I'm on RHEL 7.2 using network.service (NetworkManager.service is stopped / disabled) because we're 100% static IP, no wifi.  NetworkManager keeps modifying crap so we just disabled it and enabled network.service.

I've tried Michal's work around, no luck.

systemd-219-19.el7.x86_64 is installed.

I'm still having this issue. Any ideas how to fix this?

Comment 31 Freddy Wissing 2016-02-17 14:46:45 UTC

I hesitate to call it a work around, but at least it prevents having to kill the session if you're rebooting a server through a jump box.  

# (nohup sleep 10;reboot) &

# logout

Comment 32 Lukáš Nykrýn 2016-04-11 11:21:50 UTC

I was unable to reproduce this issue, could you try to get a shutdown log for the issue with the new version of systemd?

https://freedesktop.org/wiki/Software/systemd/Debugging/#index2h1

Comment 33 Michal Sekletar 2016-05-05 13:27:57 UTC

I've built some test packages which contain related fix. Feel free to try them out.

http://people.redhat.com/~msekleta/systemd-219-20.el7.0.bz1047614/

Comment 34 Susant Sahani 2016-05-24 07:58:52 UTC

I believe this bug should be fix by this upstream commit.

Could you please try out.

https://github.com/systemd/systemd/issues/2390
https://github.com/systemd/systemd/commit/8c856804780681e135d98ca94d08afe247557770

please network.target in the After= directive.
----------------------------------------------------
# cat system/systemd-user-sessions.service
#  This file is part of systemd.
#
#  systemd is free software; you can redistribute it and/or modify it
#  under the terms of the GNU Lesser General Public License as published by
#  the Free Software Foundation; either version 2.1 of the License, or
#  (at your option) any later version.

[Unit]
Description=Permit User Sessions
Documentation=man:systemd-user-sessions.service(8)
After=remote-fs.target nss-user-lookup.target network.target

[Service]
Type=oneshot
RemainAfterExit=yes
ExecStart=/usr/lib/systemd/systemd-user-sessions start
ExecStop=/usr/lib/systemd/systemd-user-sessions stop
--------------------------------------------------

Comment 39 Michal Sekletar 2016-05-26 16:01:56 UTC

Hang on client side happens because processes under PAM session created by ssh are not put into a .scope systemd unit, e.g. systemd is not aware of those processes (loginctl knows about 0 sessions). Because of that, such group of processes is not scheduled to stop at shutdown and stays running up until the final killing spree, but even then, we first send SIGTERM and then SIGKILL. Hence if network connection is still up then there should be a chance to close ssh connection correctly. From shutdown log I see that customer is using network initscripts and ifdown script will put interface down if NetworkManager is not used.

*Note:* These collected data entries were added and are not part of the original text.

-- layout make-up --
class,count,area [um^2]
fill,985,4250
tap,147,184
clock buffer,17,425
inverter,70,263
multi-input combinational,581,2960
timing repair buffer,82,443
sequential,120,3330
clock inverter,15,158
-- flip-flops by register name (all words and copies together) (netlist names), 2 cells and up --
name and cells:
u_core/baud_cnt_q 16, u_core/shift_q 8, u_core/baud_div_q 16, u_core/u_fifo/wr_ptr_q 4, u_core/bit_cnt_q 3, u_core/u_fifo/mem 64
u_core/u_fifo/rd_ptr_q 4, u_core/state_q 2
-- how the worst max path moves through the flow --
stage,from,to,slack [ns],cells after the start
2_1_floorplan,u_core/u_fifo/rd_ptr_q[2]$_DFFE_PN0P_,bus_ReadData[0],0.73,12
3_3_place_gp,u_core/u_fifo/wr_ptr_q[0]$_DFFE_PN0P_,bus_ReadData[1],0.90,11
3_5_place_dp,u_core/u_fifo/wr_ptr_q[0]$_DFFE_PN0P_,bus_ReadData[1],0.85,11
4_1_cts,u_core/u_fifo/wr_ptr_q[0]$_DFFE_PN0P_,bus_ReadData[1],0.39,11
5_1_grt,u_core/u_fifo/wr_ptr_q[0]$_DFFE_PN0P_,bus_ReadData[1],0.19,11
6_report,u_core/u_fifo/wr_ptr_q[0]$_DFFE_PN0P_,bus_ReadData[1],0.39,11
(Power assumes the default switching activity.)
--- config.mk ---
export PLATFORM = sky130hd
export DESIGN_NAME = tlt_tl_adapter_flat
export DESIGN_NICKNAME = d
export VERILOG_FILES = /design/src/rtl/tlt_tl_adapter_pkg.sv /design/src/rtl/tlt_tl_adapter_if.sv /design/src/rtl/tlt_rob.sv /design/src/rtl/tlt_tl_adapter.sv /design/src/flat_wrapper.sv
export SDC_FILE = /design/constraint.sdc
export NUM_CORES = 1
export LEC_CHECK = 0
export ABC_AREA = 1
export ABC_CLOCK_PERIOD_IN_PS = 5000
export CORE_ASPECT_RATIO = 1.2
export CORE_MARGIN = 3
export CORE_UTILIZATION = 44
export DETAILED_ROUTE_END_ITERATION = 6
export PLACE_DENSITY = 0.78
export SETUP_SLACK_MARGIN = 0.1
export SYNTH_ARGS = -nofsm -noshare
export SYNTH_HDL_FRONTEND = slang
export SYNTH_SLANG_ARGS = --single-unit
export TNS_END_PERCENT = 1
--- constraint.sdc ---
create_clock -name clock -period 5 [get_ports clock]
set_input_delay 0.5 -clock clock [delete_from_list [all_inputs] [get_ports clock]]
set_output_delay 0.5 -clock clock [all_outputs]
set_load 0.02 [all_outputs]
--- src/rtl/tlt_tl_adapter_pkg.sv ---
// Shared TileLink-UL encodings and helpers for the test-driver to TL-UL adapter.
package tlt_tl_adapter_pkg;

  localparam logic [2:0] TL_A_PUT_FULL_DATA   = 3'd0;
  localparam logic [2:0] TL_A_GET             = 3'd4;
  localparam logic [2:0] TL_D_ACCESS_ACK      = 3'd0;
  localparam logic [2:0] TL_D_ACCESS_ACK_DATA = 3'd1;

  typedef struct packed {
    logic pending;
    logic done;
    logic is_write;
  } rob_ctl_t;

  // TL a_size is log2 of the transfer size in bytes.
  function automatic logic [2:0] tl_size(input int data_bits);
    return 3'($clog2(data_bits / 8));
  endfunction

endpackage
[config.mk]
export PLATFORM = sky130hd
export DESIGN_NAME = lsu_align
export DESIGN_NICKNAME = d
export VERILOG_FILES = /design/src/rtl/lsu_align.sv
export SDC_FILE = /design/constraint.sdc
export NUM_CORES = 1
export LEC_CHECK = 0
export CORE_UTILIZATION = 48
export CTS_BUF_LIST = sky130_fd_sc_hd__clkbuf_2 sky130_fd_sc_hd__clkbuf_4 sky130_fd_sc_hd__clkbuf_8
export DETAILED_ROUTE_END_ITERATION = 16
export PLACE_DENSITY = 0.83
export SLEW_MARGIN = 20
export SYNTH_ARGS = -nofsm -noshare
export SYNTH_HDL_FRONTEND = slang
export SYNTH_SLANG_ARGS = --single-unit
[constraint.sdc]
create_clock -name clk -period 9.7 [get_ports clk]
set_input_delay 2.91 -clock clk [delete_from_list [all_inputs] [get_ports clk]]
set_output_delay 2.91 -clock clk [all_outputs]
set_load 0.01 [all_outputs]
[src/rtl/lsu_align.sv]
// Load/store alignment unit: aligned accesses pass through, misaligned
// half/word accesses are split into byte accesses and reassembled.
module lsu_align #(
    parameter bit SPLIT_MISALIGNED = 1'b1,
    parameter int CNT_WIDTH        = 16
) (
    input  logic                 clk,
    input  logic                 reset,
    input  logic                 req_valid,
    input  logic                 req_read,
    input  logic                 req_write,
    input  logic [2:0]           req_size,
    input  logic [31:0]          req_addr,
    input  logic [31:0]          req_wdata,
    output logic                 busy,
    output logic                 resp_valid,
    output logic [31:0]          resp_rdata,
    output logic                 misalign_fault,
    output logic [CNT_WIDTH-1:0] split_count,
    output logic [31:0]          mem_access_addr,
    output logic [31:0]          mem_in,
    output logic                 mem_write_en,
    output logic                 mem_read_en,
    output logic [2:0]           mem_data_size,
    input  logic [31:0]          mem_out
);

    typedef enum logic [1:0] {IDLE, SPLIT, DONE} state_t;

    state_t               state;
    logic [1:0]           idx;
    logic [1:0]           last_idx;
    logic [31:0]          rbuf;
    logic [31:0]          base_addr;
    logic [31:0]          wdata_q;
    logic [2:0]           size_q;
    logic                 write_q;
    logic [CNT_WIDTH-1:0] cnt;

    logic op_wr;
    logic op_rd;
    logic is_byte;
    logic is_half;
    logic misaligned;
    logic start_split;

    always_comb begin
        op_wr       = req_write;
        op_rd       = req_read & ~req_write;
        is_byte     = (req_size == 3'b000) || (req_size == 3'b100);
        is_half     = (req_size == 3'b001) || (req_size == 3'b101);
        misaligned  = is_half ? req_addr[0]
                              : (!is_byte && (req_addr[1:0] != 2'b00));
        start_split = SPLIT_MISALIGNED && req_valid && (op_wr || op_rd)
                      && misaligned;
    end

    always_ff @(posedge clk or posedge reset) begin
        if (reset) begin
            state     <= IDLE;
            idx       <= 2'd0;
            last_idx  <= 2'd0;
            rbuf      <= 32'd0;
            base_addr <= 32'd0;
            wdata_q   <= 32'd0;
            size_q    <= 3'd0;
            write_q   <= 1'b0;
            cnt       <= '0;
        end else begin
            unique case (state)
                IDLE: begin
                    if (start_split) begin
                        base_addr <= req_addr;
                        wdata_q   <= req_wdata;
                        size_q    <= req_size;
                        write_q   <= op_wr;
                        last_idx  <= is_half ? 2'd1 : 2'd3;
                        idx       <= 2'd0;
                        state     <= SPLIT;
                    end
                end
                SPLIT: begin
                    if (!write_q)
                        rbuf[{idx, 3'b000} +: 8] <= mem_out[7:0];
                    idx <= idx + 2'd1;
                    if (idx == last_idx)
                        state <= DONE;
                end
                DONE: begin
                    if (cnt != '1)
                        cnt <= cnt + CNT_WIDTH'(1);
                    state <= IDLE;
                end
                default: state <= IDLE;
            endcase
        end
    end

    assign split_count = cnt;

    // Everything is forced low while reset is held, even the pass-through path.
    always_comb begin
        busy            = 1'b0;
        resp_valid      = 1'b0;
        resp_rdata      = 32'd0;
        misalign_fault  = 1'b0;
        mem_access_addr = 32'd0;
        mem_in          = 32'd0;
        mem_write_en    = 1'b0;
        mem_read_en     = 1'b0;
        mem_data_size   = 3'd0;
        if (!reset) begin
            unique case (state)
                IDLE: begin
                    if (req_valid) begin
                        if (!(op_wr || op_rd)) begin
                            resp_valid = 1'b1;
                        end else if (misaligned) begin
                            if (SPLIT_MISALIGNED) begin
                                busy = 1'b1;
                            end else begin
                                misalign_fault = 1'b1;
                                resp_valid     = 1'b1;
                            end
                        end else begin
                            mem_access_addr = req_addr;
                            mem_in          = req_wdata;
                            mem_data_size   = req_size;
                            mem_write_en    = op_wr;
                            mem_read_en     = op_rd;
                            resp_valid      = 1'b1;
                            resp_rdata      = op_rd ? mem_out : 32'd0;
                        end
                    end
                end
                SPLIT: begin
                    busy            = 1'b1;
                    mem_access_addr = base_addr + 32'(idx);
                    if (write_q) begin
                        mem_data_size = 3'b000;
                        mem_in        = {24'd0, wdata_q[{idx, 3'b000} +: 8]};
                        mem_write_en  = 1'b1;
                    end else begin
                        mem_data_size = 3'b100;
                        mem_read_en   = 1'b1;
                    end
                end
                DONE: begin
                    resp_valid = 1'b1;
                    if (!write_q) begin
                        unique case (1'b1)
                            (size_q == 3'b001):
                                resp_rdata = {{16{rbuf[15]}}, rbuf[15:0]};
                            (size_q == 3'b101):
                                resp_rdata = {16'd0, rbuf[15:0]};
                            default:
                                resp_rdata = rbuf;
                        endcase
                    end
                end
                default: ;
            endcase
        end
    end

endmodule

==> run summary <==
Status: finished, final reports clean
Seq/Total Area, Yosys: 43.6%
Worst hold slack: 478 ps
Clk_lat worst skew: 440 ps
Worst r2r src: idx[0]$_DFFE_PP0P_
First-pass GRT wire length: 31,200 µm
P_leak: 3.87 nW
Initial Util: 49.9%
CP Launch Type: input pin
Worst Setup SP: req_valid
FFs w/ async S/R, synth: 100%
CTS H-Tree Depth: 4
CTS Buffer Depth: 2
Slew of the pin with the lowest slew margin: 1070 ps
CP Max Fanout: 39
Avg Inst Size Synth: 9.45 µm²
Total GRT Usage: 27.0%
Core Util, Final: 69.7%
Crit path kind: input pin to primary output
Detail Route Antenna Nets: 0
Most common library cells after synthesis: nand2_1 (124), dfrtp_1 (122), nor2_1 (63), mux2_2 (61), o21ai_0 (60)
Setup Skew: 8.40 ps
PD cells: 239 nW/µm²
Total CTS buffers: 17
YS warnings: 0
Peak supply drop: 0.000140 V
Grt total ovfl: 0
Yosys reg bits: 122
Final period util: 88.1%
Max-cap viol count: 0
Routed WL: 19,200 µm
# DRC: 0
Vias in the first global route: 6,158
Synth area leaders: dfrtp_1 (44%), mux2_2 (9.8%), nand2_1 (6.6%), o21ai_0 (4.3%), nor2_1 (3.4%)
Relative slew slack: 28.5%
GPL Wtd Cong: 0.830
Mapped Cells: 742
CTS tree: built
Number of I/O pins: 224
Minimum clock period after layout: 8540 ps
Clk slew on worst S/H paths: 60 ps
Cell area after synthesis: 7010 µm²
Final Non-Filler Cells: 1,139
Fillers: 1,053
Syn-to-layout area delta: 39.5%
Post-synth top area share: 43.6%
Largest net degree at the start of global routing: 63
Pint: 1.51 mW
Total Power: 2.33 mW
Die Wd: 123 µm
Comb pwr share: 39.5%
Crit end category: primary output
I/O Buffers: 222
Post-synth EDFFs: 0
Post-CTS setup buffers: 0
Routed len/inst: 16.9 µm
Hold WC Path Type: flop to flop
DRT iter0 DRCs: 357
Final setup viols: 0
Fin Setup TNS: 0 ps
RSZ-0062 raised after global routing: no
Core area: 14,000 µm²
Count leader, synth: nand2_1
Hold_buf cts: 0
Row Count: 43
WP data arrival: 5630 ps
Clock Power Share: 20.9%
Synth unique cells: 48
Root Buffer: clkbuf_8
Vias/cell: 5.49
Area leader, netlist: dfrtp_1
Drt first pass iters: 5
Sequential Power Share: 39.6%
P_sw: 0.826 mW
Fmax: 0.117 GHz
Syn_nets: 855
Initial antenna violation count: 0
Number of clock sinks: 122
Most common cell on crit path: clkdlybuf4s50_1
DIE AREA: 15,100 µm²
Placed Cells: 1,108
DR vias: 6,254
Dominant synthesized flop cell: dfrtp_1
Die H: 123 µm
Slowest stage delay, CP: 610 ps
Hold Fails Final Rpt: 0
Crit-path cells: clkdlybuf4s50_1, nor3b_2, o21ai_1, nor3_2, buf_12, nand2_1, o21ai_0, clkdlybuf4s50_1
Share of layout cells above drive strength 1: 12.6%
Fin. max-slew vios: 0
CP max-delay cell: nor3_2
Required time of the worst setup path: 6790 ps
PostCTS Resize Cnt: 0
Total Nets Final: 1,060
DP Wirelength: 13,600 µm
Antenna diodes: 0
Sw Share: 35.4%
Min-delay src: rbuf[23]$_DFFE_PP0P_
[path summary, 6_finish.rpt]
| path | end | slack, ps | cells after the start |
|---|---|---|---|
| worst max-delay path | mem_access_addr[15] | 1160 | 8 |
| worst min-delay path | rbuf[23]$_DFFE_PP0P_ | 480 | 2 |
| min in group asynchronous | base_addr[25]$_DFFE_PP0P_ | 2950 | 2 |
| worst max register to register | rbuf[18]$_DFFE_PP0P_ | 6970 | 5 |
| max in group asynchronous | wdata_q[15]$_DFFE_PP0P_ | 5690 | 3 |
| worst min register to register | rbuf[23]$_DFFE_PP0P_ | 480 | 2 |
[worst max-delay path: cells and delay by family]
kind | cells | cell delay, ps
AOI/OAI and AO/OA | 2 | 390
buffers and inverters | 3 | 1330
and+or+nand+nor | 3 | 970
[per-layer routing]
layer | vias to the layer above | global-route usage, % | part of all wire [%] | routed length [µm]
li1 | 3021 | - | - | -
met1 | 3003 | 33.6 | 43 | 8200
met2 | 195 | 45.2 | 49 | 9380
met3 | 35 | 6.69 | 6.6 | 1260
met4 | 0 | 10.1 | 2.2 | 416
met5 | - | 0 | 0 | 0
[power groups by stage]
stage | registers [mW] | logic (mW) | clock network, mW
floorplan | 0.859 | 0.648 | 0
global placement | 0.918 | 0.896 | 0
detailed placement | 0.927 | 0.918 | 0
CTS | 0.923 | 0.926 | 0.497
global route | 0.961 | 1.02 | 0.521
finish | 0.925 | 0.921 | 0.488
[cells in the final DEF (no fill, tap or decap), drive strengths merged, types with 2 or more instances in the layout]
master | Yosys | final
a21o | 3 | 3
a21oi | 21 | 21
a22oi | 31 | 31
a2bb2oi | 16 | 16
a31oi | 2 | 2
a32oi | 2 | 2
and2 | 29 | 29
and3 | 10 | 10
and4 | 6 | 6
buf | 15 | 7
bufinv | 0 | 3
clkbuf | 28 | 24
clkdlybuf4s50 | 0 | 222
clkinv | 0 | 3
dfrtp | 122 | 122
ha | 8 | 8
inv | 7 | 7
mux2 | 63 | 63
mux2i | 2 | 2
mux4 | 8 | 8
nand2 | 124 | 124
nand2b | 4 | 4
nand3 | 18 | 18
nand4 | 15 | 15
nor2 | 64 | 64
nor3 | 12 | 12
nor3b | 7 | 7
nor4 | 3 | 3
o21ai | 62 | 62
o31ai | 2 | 2
or2 | 4 | 4
xnor2 | 20 | 20
xor2 | 24 | 24
[logic make-up (layout without fill, tap and decap cells)]
| logic type | after synthesis | after routing | share of synthesized area, % |
|---|---|---|---|
| xor+xnor | 44 | 44 | 5.50 |
| mux | 73 | 73 | 13.0 |
| compound gates | 142 | 142 | 12.6 |
| fa+ha+maj | 9 | 9 | 1.71 |
| simple gates | 301 | 301 | 20.5 |
| buf+inv | 50 | 267 | 3.11 |
| other cells | 1 | 1 | 0.0535 |
| flops | 122 | 122 | 43.6 |
[metrics by stage]
step | worst slack, ps | area, µm²
2_1_floorplan | 221 | 7010
3_3_place_gp | 1230 | 9350
3_5_place_dp | 1180 | 9350
4_1_cts | 1170 | 9780
5_1_grt | 940 | 9780
6_report | 1160 | 9780
[area by class of cell]
| cell class | count | area (µm²) | share of cell area (%) |
|---|---|---|---|
| Tap cell | 180 | 225 | 2.30 |
| Timing Repair Buffer | 229 | 2290 | 23.4 |
| Clock inverter | 7 | 113 | 1.15 |
| Multi-Input combinational cell | 570 | 3760 | 38.4 |
| Clock buffer | 24 | 318 | 3.25 |
| Sequential cell | 122 | 3050 | 31.2 |
| Inverter | 7 | 28.8 | 0.294 |
[registers in the layout, summed over array words and instances, names as in the netlist]
signal       flops
last_idx         2
split_count     16
base_addr       32
size_q           3
rbuf            32
wdata_q         32
idx              2
write_q          1
state            2
No activity file was read; power rests on OpenSTA's default activity.
===== config.mk =====
export PLATFORM = sky130hd
export DESIGN_NAME = mux_arb4
export DESIGN_NICKNAME = d
export VERILOG_FILES = /design/src/rtl/mux_arb4.sv
export SDC_FILE = /design/constraint.sdc
export NUM_CORES = 1
export LEC_CHECK = 0
export BUFFER_PORTS_ARGS = -buffer_cell sky130_fd_sc_hd__buf_2
export CAP_MARGIN = 25
export CORE_MARGIN = 10
export CORE_UTILIZATION = 40
export CTS_BUF_LIST = sky130_fd_sc_hd__clkbuf_16
export CTS_CLUSTER_SIZE = 30
export DETAILED_ROUTE_END_ITERATION = 8
export PLACE_DENSITY_LB_ADDON = 0.12
export SYNTH_ARGS = -nofsm -noshare
export SYNTH_HDL_FRONTEND = slang
export SYNTH_SLANG_ARGS = --single-unit

===== constraint.sdc =====
create_clock -name clk -period 2.89 [get_ports clk]
set_input_delay 0.4335 -clock clk [delete_from_list [all_inputs] [get_ports clk]]
set_output_delay 0.4335 -clock clk [all_outputs]
set_load 0.01 [all_outputs]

Weird thing is that pam config actually looks ok because pam_systemd is listed in password-auth and that is then included by sshd pam config, so processes should really be inside .scope units.

Can you verify that pam_systemd module is present on the system? To do that you can run rpm -qV systemd-libs.

Comment 48 Michal Sekletar 2016-07-28 08:58:56 UTC

I've analysed sos_report and confirmed my suspicion about incorrect PAM configuration.

I think there are two ways how to resole this issue,

1) either fix PAM config to include pam_systemd.so module, hence all user processes are registered in respective scope units at those are scheduled to shut down before network connections are terminated by ifdown scripts.

or

2) use NetworkManager instead of initscripts. NM doesn't put interfaces down when it is stopped and ssh session can get gracefully terminated.

Either way there is nothing to fix in systemd or related component Closing as CURRENTRELEASE. Feel free to reopen in case I've missed something.

Comment 49 Helmut K. C. Tessarek 2017-05-10 22:12:10 UTC

This bug still exists in Redhat 7.3, btw.

$ reboot

PolicyKit daemon disconnected from the bus.
We are no longer a registered authentication agent.
<after about 60 seconds>
packet_write_wait: Connection to xx.xx.xx.xx: Broken pipe

Comment 50 Michal Sekletar 2017-05-11 07:01:58 UTC

(In reply to Helmut Tessarek from comment #49)

> This bug still exists in Redhat 7.3, btw.

This issue should be reproducible only when you don't use pam_systemd and you use legacy network initscripts instead of NetworkManager.

In case you see the issue but your system is not set up in a way I described above then please file a new bug report.